Event report: Arena

Jon Davies of Levy UK and Ireland gave the keynote address at Arena’s recent sustainability-themed networking event…

More than 120 business leaders gathered at The Sofitel London St James Hotel recently for Arena’s Creating a Sustainable Future in Foodservice event. An inspiring and informative day, it explored how businesses and individuals are making a difference to environmental, social and governance in foodservice and its supply chain, and how they are implementing change and leading the way to build a better world.

Responsible businesses developing more sustainable operations are at the heart of the UK’s hospitality sector. And with the pressure of inflation and the cost-of-living crisis being on everyone’s minds, an event to explore these themes could not have been better timed.

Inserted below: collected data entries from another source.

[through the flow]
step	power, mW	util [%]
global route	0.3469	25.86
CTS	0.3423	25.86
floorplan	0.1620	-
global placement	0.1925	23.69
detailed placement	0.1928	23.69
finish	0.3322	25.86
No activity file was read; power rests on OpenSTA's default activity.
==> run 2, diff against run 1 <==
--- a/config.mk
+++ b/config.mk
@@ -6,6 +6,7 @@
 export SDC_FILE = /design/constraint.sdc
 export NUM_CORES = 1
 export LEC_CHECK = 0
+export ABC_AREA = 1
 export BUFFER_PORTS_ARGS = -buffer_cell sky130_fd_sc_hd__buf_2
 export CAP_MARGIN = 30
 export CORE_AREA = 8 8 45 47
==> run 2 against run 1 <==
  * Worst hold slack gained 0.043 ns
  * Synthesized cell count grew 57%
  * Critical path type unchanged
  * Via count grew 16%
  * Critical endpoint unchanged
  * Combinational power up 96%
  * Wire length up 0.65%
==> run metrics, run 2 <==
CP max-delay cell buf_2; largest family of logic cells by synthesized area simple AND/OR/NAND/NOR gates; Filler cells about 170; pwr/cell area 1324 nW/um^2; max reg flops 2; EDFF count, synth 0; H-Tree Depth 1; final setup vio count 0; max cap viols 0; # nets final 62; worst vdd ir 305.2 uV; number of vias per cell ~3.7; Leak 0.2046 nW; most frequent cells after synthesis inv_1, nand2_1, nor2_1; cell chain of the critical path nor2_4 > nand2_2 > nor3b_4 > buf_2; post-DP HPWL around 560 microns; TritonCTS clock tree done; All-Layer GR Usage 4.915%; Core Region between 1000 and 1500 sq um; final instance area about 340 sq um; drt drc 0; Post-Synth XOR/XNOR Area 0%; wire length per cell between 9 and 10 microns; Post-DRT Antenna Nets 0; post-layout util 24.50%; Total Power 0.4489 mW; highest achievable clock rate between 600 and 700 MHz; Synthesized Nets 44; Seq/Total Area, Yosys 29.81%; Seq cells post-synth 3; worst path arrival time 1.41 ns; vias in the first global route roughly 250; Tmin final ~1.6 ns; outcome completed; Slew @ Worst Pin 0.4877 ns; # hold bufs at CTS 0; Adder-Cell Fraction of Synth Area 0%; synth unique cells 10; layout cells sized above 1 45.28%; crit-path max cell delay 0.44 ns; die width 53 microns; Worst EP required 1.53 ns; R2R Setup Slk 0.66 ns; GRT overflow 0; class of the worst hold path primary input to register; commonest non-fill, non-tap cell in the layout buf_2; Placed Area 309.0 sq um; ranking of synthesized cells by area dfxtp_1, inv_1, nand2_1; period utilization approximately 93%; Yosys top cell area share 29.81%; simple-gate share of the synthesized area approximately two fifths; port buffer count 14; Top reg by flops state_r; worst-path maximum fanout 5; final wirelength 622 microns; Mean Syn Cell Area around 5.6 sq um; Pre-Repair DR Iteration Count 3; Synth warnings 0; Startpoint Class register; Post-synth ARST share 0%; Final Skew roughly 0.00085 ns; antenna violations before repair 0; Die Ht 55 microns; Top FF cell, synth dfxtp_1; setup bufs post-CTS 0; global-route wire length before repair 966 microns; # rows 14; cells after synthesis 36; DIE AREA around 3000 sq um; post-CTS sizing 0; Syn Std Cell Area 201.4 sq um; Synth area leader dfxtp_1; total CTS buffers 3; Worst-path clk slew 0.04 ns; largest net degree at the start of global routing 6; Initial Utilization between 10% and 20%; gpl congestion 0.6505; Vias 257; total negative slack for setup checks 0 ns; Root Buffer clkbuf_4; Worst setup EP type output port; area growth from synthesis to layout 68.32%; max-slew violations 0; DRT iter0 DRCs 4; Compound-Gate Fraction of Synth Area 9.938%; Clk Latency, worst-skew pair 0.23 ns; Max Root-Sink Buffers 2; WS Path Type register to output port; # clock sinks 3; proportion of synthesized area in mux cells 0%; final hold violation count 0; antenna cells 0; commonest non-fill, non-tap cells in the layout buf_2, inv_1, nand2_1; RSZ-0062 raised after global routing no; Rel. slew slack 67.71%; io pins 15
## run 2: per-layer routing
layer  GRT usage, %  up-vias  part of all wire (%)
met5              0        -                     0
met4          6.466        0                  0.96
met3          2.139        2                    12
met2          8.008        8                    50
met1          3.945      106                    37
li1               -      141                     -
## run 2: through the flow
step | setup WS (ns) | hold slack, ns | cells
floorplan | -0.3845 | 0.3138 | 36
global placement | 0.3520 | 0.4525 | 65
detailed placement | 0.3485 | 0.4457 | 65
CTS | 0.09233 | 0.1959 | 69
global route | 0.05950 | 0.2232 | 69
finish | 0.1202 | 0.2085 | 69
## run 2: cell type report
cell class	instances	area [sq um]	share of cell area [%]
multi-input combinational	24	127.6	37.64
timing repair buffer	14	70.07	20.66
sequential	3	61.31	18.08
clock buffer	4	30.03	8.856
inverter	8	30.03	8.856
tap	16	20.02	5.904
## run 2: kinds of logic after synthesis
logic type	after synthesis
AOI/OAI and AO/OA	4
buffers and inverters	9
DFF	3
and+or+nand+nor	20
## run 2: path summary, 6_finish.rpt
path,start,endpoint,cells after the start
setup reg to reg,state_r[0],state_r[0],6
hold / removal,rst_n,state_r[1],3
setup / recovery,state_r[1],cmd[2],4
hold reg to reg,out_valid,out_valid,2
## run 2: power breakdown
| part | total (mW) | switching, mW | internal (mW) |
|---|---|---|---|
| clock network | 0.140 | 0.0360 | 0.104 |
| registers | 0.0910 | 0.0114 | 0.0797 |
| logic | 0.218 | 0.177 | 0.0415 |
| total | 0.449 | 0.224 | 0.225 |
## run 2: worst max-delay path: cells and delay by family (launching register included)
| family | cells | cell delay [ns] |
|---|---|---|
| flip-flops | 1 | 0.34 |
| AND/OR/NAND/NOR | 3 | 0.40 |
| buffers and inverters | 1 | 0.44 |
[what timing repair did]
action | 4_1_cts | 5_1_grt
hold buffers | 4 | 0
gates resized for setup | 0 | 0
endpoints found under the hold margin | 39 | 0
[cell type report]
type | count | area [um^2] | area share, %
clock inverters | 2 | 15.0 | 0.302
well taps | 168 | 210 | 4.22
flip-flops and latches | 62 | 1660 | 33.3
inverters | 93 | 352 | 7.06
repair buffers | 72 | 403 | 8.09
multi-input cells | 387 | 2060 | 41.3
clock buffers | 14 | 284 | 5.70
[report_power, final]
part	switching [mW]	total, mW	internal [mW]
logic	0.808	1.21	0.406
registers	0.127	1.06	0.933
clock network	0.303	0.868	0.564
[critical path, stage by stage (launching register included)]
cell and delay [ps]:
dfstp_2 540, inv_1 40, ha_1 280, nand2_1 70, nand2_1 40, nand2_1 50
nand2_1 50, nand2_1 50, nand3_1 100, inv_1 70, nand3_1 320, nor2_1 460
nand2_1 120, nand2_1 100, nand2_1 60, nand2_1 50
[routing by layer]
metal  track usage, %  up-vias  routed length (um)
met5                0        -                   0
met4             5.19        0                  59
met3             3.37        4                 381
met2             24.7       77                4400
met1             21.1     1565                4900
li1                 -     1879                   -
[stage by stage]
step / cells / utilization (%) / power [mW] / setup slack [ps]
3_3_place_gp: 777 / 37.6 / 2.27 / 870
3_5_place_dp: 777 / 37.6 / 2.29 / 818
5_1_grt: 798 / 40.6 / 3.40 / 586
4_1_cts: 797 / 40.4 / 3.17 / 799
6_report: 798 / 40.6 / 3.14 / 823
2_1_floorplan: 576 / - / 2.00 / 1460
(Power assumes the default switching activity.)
File: src/hw/rtl/utf8s_pkg.sv
package utf8s_pkg;

	localparam int unsigned MaxBytes = 6;

	localparam logic [7:0] REPL_B0 = 8'hEF;
	localparam logic [7:0] REPL_B1 = 8'hBF;
	localparam logic [7:0] REPL_B2 = 8'hBD;

	localparam logic [7:0] LEAD2_LO = 8'hC2;
	localparam logic [7:0] LEAD2_HI = 8'hDF;
	localparam logic [7:0] LEAD3_LO = 8'hE0;
	localparam logic [7:0] LEAD3_HI = 8'hEF;
	localparam logic [7:0] LEAD4_LO = 8'hF0;
	localparam logic [7:0] LEAD4_HI = 8'hF4;

	localparam logic [20:0] MIN_CP2 = 21'h00080;
	localparam logic [20:0] MIN_CP3 = 21'h00800;
	localparam logic [20:0] MIN_CP4 = 21'h10000;
	localparam logic [20:0] MAX_CP = 21'h10FFFF;
	localparam logic [20:0] SURR_LO = 21'h0D800;
	localparam logic [20:0] SURR_HI = 21'h0DFFF;

	typedef enum logic [2:0] {
		LEAD_ASCII,
		LEAD_TWO,
		LEAD_THREE,
		LEAD_FOUR,
		LEAD_BAD
	} lead_t;

	typedef struct packed {
		logic [7:0] data_byte;
		logic       message_end;
	} item_t;

	typedef struct packed {
		logic [7:0] out_byte;
		logic       run_last;
		logic       message_done;
	} result_t;

	// All result bytes caused by one input item.
	typedef struct packed {
		logic [MaxBytes-1:0][7:0] bytes;
		logic [2:0]               count;
		logic                     done;
	} run_t;

endpackage
--- config.mk ---
export PLATFORM = sky130hd
export DESIGN_NAME = command_batch_frame_validator_unit
export DESIGN_NICKNAME = d
export VERILOG_FILES = /design/src/hdl/cbfv_pkg.sv /design/src/hdl/cbfv_cfg_regs.sv /design/src/hdl/cbfv_in_reg.sv /design/src/hdl/cbfv_check.sv /design/src/hdl/command_batch_frame_validator_unit.sv
export SDC_FILE = /design/constraint.sdc
export NUM_CORES = 2
export LEC_CHECK = 0
export BUFFER_PORTS_ARGS = -buffer_cell sky130_fd_sc_hd__buf_4
export CAP_MARGIN = 30
export CELL_PAD_IN_SITES_DETAIL_PLACEMENT = 2
export CELL_PAD_IN_SITES_GLOBAL_PLACEMENT = 2
export CORE_AREA = 10 10 343 345
export CTS_CLUSTER_SIZE = 16
export DETAILED_ROUTE_END_ITERATION = 7
export DIE_AREA = 0 0 353 355
export GPL_ROUTABILITY_DRIVEN = 0
export HOLD_SLACK_MARGIN = 0.02
export PLACE_DENSITY_LB_ADDON = 0.1
export SLEW_MARGIN = 30
export SYNTH_ARGS = -nofsm -noshare
export SYNTH_HDL_FRONTEND = slang
export SYNTH_SLANG_ARGS = --single-unit
export TNS_END_PERCENT = 10
--- constraint.sdc ---
create_clock -name clk_i -period 13 [get_ports clk_i]
set_input_delay 2.6 -clock clk_i [delete_from_list [all_inputs] [get_ports clk_i]]
set_output_delay 2.6 -clock clk_i [all_outputs]
set_load 0.05 [all_outputs]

The main attraction was Jon Davies, managing director of Levy UK and Ireland, who delivered a keynote address. It focused on the sports and leisure specialist’s recent partnership with sustainable packaging innovators Notpla, and the importance of engaging with suppliers to help activate change at a wider scale.

“Sustainability is not a tick box,” he said. “I believe if we show leadership in this space, it creates a purposeful company and hopefully a purposeful industry. We feed millions and millions and millions of people between us all, and if we all try and change the direction, there is a chance we can’t activate change.”

Davies provided a stark reminder of the environmental problems we face, highlighting that in the last 50 years alone, two-thirds of wildlife and 50% of insects and marine life have been destroyed; our annual consumption of fossil fuels has doubled; rates of diabetes have quadrupled and obesity tripled; and, most relevantly, annual plastic production has grown by 20% to 40%.

He moved on to focus on the power of seaweed, and how it can be a potential solution to protecting our oceans and reducing the industry’s reliance on disposable plastics, saying: “Seaweed is amazing. Our oceans are the biggest absorber of C02 in the whole planet. If we didn’t have them, we’d already be well over three degrees over our temperature rise, but they have reached a saturation point and become acidic, which is why coral is bleaching and marine life is dying out. We need to start taking carbon out of the ocean, and one way to do this is through seaweed, as it locks carbon into its natural structure.”

Davies then invited Pierre Paslier, founder of Notpla and winner of the Earthshot Prize, to the stage to talk more about their sustainable packaging. He explained how his company uses seaweed – one of nature's most abundant and fastest growing resources – to replicate the qualities of plastics, helping to replace millions of items of single-use plastic takeaway packaging.

With 9% of all of the plastic ever produced having been recycled and 12% incinerated, the rest lies in landfills or has been dumped into the oceans. However, the partnership has enabled Notpla to drastically scale up the speed, helping to turn back the tides on plastic pollution and reduce waste.

“Seaweed has been here a billion years longer than anything on the surface of the earth, so nature knows exactly what to do with it at end of life,” said Paslier. “It biodegrades and is part of the natural lifecycle, therefore we never create waste.”
The solution is currently used at major Levy sports and entertainment venues including The Kia Oval, Villa Park, Twickenham and Dublin’s Aviva Stadium. In the coming months, it will be rolled out to approximately 50 more event facilities.